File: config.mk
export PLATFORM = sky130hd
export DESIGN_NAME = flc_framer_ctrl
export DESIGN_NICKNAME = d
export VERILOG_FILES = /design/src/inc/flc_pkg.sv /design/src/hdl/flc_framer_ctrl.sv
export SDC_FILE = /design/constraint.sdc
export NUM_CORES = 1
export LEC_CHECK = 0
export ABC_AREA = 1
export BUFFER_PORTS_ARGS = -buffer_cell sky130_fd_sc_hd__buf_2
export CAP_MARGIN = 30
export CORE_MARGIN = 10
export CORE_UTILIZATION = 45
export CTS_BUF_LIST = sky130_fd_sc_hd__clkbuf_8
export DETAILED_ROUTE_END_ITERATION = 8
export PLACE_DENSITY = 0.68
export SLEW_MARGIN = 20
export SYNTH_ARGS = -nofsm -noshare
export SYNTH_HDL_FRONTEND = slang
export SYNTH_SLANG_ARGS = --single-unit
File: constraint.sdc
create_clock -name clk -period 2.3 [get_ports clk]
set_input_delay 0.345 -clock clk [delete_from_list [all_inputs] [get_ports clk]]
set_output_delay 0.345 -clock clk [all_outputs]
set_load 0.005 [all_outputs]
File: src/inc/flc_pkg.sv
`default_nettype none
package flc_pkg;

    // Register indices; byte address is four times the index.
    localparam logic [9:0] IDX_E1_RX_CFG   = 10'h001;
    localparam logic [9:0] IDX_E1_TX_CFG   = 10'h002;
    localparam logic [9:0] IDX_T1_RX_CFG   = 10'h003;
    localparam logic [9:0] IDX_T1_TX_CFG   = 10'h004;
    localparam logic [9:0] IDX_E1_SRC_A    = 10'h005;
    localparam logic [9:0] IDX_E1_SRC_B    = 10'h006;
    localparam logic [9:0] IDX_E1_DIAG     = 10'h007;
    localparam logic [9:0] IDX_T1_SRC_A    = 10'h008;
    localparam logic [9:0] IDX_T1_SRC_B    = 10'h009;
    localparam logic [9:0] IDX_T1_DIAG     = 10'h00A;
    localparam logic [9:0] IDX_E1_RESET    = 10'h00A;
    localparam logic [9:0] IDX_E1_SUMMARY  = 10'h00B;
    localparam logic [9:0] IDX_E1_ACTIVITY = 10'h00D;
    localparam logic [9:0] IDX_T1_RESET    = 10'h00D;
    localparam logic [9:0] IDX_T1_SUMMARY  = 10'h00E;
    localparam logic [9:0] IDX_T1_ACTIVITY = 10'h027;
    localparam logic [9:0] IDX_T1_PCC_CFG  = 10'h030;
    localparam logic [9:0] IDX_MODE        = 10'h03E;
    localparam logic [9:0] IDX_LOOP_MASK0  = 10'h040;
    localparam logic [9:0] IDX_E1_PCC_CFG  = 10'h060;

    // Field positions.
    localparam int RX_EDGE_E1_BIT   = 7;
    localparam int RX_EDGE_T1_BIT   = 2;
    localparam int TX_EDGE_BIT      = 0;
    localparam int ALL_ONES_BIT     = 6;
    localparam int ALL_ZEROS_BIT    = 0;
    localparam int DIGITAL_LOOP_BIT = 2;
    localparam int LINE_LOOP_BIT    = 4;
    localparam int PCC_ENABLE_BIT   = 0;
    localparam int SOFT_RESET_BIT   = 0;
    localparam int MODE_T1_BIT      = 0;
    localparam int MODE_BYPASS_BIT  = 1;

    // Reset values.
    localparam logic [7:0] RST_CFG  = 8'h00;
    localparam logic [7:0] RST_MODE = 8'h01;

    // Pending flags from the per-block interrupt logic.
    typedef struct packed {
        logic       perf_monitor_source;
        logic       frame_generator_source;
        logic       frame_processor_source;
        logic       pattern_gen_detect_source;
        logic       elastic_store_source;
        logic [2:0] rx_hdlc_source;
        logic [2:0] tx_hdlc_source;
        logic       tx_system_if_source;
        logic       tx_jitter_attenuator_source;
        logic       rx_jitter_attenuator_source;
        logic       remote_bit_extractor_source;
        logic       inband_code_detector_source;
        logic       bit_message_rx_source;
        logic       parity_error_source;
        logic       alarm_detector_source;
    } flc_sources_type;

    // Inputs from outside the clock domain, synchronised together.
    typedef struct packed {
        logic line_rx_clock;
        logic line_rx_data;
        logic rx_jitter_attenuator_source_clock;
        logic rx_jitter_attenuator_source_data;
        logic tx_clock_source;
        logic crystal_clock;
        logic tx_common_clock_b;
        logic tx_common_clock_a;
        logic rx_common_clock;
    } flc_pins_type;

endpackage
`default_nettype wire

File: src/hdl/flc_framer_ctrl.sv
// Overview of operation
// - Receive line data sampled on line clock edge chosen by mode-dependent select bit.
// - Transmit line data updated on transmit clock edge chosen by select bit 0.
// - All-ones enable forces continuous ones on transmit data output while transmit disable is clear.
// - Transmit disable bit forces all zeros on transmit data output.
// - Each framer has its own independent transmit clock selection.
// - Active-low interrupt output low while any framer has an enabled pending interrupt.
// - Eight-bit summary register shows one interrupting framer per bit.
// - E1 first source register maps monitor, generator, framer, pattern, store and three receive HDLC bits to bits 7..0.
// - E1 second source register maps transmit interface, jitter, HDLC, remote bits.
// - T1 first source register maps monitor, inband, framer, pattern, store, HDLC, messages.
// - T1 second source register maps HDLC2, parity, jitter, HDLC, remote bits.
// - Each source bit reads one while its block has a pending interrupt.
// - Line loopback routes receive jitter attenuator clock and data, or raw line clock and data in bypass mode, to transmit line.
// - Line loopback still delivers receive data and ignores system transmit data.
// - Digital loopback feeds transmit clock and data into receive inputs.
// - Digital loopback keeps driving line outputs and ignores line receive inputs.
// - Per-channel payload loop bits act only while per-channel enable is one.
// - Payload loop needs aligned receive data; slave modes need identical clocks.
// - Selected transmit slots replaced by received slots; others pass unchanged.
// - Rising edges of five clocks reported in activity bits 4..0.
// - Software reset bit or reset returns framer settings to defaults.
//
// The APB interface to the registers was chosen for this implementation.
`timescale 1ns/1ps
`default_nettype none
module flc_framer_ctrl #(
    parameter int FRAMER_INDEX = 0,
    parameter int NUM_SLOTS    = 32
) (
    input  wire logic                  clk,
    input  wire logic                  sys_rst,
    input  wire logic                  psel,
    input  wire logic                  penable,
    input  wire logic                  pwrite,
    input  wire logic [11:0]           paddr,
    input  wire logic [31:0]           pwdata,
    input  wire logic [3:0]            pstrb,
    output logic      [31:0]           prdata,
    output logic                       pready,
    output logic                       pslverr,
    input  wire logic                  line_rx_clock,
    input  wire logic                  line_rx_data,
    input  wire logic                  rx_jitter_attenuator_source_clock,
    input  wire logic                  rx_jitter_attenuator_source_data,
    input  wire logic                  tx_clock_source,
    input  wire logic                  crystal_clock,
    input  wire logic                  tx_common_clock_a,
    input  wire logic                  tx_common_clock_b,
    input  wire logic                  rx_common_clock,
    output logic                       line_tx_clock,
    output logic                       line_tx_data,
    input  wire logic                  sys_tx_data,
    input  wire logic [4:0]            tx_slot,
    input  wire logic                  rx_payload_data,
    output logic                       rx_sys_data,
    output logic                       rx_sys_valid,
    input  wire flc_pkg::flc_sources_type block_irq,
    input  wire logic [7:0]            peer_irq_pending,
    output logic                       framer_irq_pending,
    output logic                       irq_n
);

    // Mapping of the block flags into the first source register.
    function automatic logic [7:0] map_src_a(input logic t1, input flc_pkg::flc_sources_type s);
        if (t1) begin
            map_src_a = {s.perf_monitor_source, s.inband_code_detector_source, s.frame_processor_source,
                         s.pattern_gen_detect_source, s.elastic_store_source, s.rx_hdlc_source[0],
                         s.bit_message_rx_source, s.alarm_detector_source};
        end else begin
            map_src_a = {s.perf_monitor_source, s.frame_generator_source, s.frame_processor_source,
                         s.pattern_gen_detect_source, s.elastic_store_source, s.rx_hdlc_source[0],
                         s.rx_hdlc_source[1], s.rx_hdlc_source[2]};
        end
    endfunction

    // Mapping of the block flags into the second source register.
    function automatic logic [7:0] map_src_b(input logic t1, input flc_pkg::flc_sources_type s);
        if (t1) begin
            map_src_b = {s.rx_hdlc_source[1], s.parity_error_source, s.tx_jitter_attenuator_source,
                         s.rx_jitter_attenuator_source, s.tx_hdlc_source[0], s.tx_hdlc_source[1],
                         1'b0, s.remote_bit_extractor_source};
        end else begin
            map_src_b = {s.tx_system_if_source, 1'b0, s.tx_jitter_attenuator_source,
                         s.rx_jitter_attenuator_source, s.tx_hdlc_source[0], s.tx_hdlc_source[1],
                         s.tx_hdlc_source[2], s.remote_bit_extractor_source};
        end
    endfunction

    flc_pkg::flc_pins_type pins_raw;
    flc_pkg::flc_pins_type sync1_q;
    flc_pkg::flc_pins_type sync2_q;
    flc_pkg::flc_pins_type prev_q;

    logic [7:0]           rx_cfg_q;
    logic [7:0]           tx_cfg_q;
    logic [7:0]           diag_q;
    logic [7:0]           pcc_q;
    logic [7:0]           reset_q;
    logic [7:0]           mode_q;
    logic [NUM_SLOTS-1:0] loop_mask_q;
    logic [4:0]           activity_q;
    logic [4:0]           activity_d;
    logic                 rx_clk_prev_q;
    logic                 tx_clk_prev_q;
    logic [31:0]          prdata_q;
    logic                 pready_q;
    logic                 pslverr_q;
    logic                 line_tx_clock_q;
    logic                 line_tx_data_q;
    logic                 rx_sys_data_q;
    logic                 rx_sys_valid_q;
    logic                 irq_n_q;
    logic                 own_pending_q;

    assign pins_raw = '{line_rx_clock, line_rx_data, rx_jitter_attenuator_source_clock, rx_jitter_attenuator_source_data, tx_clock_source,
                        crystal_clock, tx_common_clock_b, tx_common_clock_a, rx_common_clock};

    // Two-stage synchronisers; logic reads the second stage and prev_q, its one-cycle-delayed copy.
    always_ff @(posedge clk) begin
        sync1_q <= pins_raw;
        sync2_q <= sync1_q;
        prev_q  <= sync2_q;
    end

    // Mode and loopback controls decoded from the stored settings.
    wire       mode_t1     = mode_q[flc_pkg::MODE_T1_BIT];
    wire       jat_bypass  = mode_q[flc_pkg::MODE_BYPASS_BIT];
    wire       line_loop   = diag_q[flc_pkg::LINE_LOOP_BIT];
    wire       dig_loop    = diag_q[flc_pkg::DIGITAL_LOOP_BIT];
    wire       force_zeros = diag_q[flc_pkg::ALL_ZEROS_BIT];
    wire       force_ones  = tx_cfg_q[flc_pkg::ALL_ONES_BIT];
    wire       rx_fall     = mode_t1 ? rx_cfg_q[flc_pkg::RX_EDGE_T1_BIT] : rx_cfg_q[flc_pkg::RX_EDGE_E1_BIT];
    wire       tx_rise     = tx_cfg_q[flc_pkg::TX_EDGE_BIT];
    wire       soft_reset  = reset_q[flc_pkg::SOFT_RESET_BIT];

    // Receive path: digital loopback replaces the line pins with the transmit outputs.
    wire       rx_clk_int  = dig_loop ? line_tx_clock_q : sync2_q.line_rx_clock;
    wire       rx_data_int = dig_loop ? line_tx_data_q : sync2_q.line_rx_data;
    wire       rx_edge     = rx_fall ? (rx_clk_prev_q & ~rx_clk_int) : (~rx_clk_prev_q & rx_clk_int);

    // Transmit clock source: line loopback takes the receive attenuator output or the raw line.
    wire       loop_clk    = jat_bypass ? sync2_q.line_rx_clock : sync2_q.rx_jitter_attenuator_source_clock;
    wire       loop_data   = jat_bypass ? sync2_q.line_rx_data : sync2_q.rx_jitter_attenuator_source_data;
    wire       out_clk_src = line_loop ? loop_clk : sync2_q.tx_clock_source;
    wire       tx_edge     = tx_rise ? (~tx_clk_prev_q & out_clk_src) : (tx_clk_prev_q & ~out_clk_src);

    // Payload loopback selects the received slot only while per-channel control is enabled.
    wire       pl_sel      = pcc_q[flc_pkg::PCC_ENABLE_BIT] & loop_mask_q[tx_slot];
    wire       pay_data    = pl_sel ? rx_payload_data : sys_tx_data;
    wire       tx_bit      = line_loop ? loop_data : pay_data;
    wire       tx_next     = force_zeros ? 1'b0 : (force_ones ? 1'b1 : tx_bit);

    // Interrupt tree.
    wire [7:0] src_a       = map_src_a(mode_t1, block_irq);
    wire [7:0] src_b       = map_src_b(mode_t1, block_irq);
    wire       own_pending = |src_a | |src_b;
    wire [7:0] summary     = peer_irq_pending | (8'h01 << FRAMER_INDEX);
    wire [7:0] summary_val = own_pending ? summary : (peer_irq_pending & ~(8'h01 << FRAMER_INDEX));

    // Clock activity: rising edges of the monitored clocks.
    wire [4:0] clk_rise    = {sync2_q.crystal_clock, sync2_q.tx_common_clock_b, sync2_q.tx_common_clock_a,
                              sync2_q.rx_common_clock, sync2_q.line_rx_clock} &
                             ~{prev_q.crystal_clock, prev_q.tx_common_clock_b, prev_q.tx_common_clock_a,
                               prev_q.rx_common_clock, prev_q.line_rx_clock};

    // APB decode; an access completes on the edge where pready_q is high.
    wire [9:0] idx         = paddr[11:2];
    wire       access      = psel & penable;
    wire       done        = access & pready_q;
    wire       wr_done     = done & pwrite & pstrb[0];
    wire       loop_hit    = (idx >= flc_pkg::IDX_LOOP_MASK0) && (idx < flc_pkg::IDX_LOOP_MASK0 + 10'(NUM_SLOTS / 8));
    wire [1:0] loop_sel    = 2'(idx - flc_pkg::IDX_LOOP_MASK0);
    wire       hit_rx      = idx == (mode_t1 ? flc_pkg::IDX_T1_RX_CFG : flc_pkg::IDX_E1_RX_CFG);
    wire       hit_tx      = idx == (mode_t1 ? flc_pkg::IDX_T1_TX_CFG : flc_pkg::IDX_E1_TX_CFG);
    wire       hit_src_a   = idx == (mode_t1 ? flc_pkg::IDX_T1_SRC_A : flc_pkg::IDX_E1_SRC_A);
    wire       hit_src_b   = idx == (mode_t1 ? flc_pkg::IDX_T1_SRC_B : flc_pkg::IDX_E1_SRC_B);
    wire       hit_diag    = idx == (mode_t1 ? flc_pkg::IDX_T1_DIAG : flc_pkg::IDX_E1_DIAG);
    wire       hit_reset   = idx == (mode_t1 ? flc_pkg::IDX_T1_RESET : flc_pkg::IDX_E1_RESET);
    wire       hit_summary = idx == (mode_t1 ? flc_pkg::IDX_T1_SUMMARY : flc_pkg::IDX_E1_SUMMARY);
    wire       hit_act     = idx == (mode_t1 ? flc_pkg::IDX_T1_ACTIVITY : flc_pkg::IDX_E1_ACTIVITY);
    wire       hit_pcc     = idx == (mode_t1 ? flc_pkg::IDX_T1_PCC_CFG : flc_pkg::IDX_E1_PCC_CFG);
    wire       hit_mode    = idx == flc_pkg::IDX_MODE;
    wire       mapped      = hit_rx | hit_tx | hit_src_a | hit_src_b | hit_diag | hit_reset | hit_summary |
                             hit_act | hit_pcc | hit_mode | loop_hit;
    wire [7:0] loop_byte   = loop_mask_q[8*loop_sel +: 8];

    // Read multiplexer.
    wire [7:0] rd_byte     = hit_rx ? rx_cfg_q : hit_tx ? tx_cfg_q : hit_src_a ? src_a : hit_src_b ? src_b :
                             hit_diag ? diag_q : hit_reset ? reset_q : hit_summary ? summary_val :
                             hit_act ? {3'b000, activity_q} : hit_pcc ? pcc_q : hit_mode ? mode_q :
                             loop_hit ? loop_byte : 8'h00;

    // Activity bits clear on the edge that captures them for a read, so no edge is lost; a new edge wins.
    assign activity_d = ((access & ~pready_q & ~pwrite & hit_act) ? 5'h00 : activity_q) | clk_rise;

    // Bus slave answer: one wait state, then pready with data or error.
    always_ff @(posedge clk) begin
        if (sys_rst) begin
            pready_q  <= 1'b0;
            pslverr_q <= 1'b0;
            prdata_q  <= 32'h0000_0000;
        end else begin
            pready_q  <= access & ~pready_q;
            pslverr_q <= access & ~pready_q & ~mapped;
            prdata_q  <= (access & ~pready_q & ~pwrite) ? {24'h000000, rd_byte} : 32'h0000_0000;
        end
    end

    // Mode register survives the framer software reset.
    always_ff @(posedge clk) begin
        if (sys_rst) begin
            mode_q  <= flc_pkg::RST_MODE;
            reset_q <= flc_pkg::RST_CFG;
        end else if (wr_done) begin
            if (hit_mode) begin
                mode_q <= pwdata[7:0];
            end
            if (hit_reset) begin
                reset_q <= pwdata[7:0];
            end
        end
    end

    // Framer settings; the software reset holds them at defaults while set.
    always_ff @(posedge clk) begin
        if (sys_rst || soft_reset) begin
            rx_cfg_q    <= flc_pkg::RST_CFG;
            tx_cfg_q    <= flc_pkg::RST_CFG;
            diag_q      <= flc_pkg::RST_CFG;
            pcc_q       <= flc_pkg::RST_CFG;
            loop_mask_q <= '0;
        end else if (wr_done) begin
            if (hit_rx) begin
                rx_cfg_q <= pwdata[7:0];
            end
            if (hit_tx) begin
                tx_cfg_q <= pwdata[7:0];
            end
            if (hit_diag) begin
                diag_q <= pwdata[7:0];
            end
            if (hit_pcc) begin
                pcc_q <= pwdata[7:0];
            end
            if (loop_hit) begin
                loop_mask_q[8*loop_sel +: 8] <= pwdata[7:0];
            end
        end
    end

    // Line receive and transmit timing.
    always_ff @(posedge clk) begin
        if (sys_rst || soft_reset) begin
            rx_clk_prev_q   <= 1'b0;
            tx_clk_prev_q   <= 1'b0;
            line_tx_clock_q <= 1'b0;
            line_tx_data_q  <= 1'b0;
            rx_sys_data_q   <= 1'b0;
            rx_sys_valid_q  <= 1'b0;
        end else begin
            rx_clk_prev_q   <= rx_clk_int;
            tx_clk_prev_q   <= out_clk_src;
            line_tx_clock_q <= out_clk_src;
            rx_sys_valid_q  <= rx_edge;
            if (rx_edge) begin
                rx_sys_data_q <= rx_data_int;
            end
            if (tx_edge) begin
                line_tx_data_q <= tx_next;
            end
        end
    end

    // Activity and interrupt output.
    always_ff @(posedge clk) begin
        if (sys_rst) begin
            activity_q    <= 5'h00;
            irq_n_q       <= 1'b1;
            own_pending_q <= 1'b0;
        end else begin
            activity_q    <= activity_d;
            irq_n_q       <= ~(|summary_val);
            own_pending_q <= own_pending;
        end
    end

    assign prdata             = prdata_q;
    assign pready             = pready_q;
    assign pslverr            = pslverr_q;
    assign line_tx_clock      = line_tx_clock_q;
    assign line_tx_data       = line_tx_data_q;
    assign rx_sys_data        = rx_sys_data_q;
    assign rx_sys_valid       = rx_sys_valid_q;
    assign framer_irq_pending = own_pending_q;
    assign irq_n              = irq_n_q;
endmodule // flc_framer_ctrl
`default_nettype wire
=-=-=
## Exercise directions
In the data shown above, how many lines hold the string "settings"? The answer is the number alone.

## Response to this task
3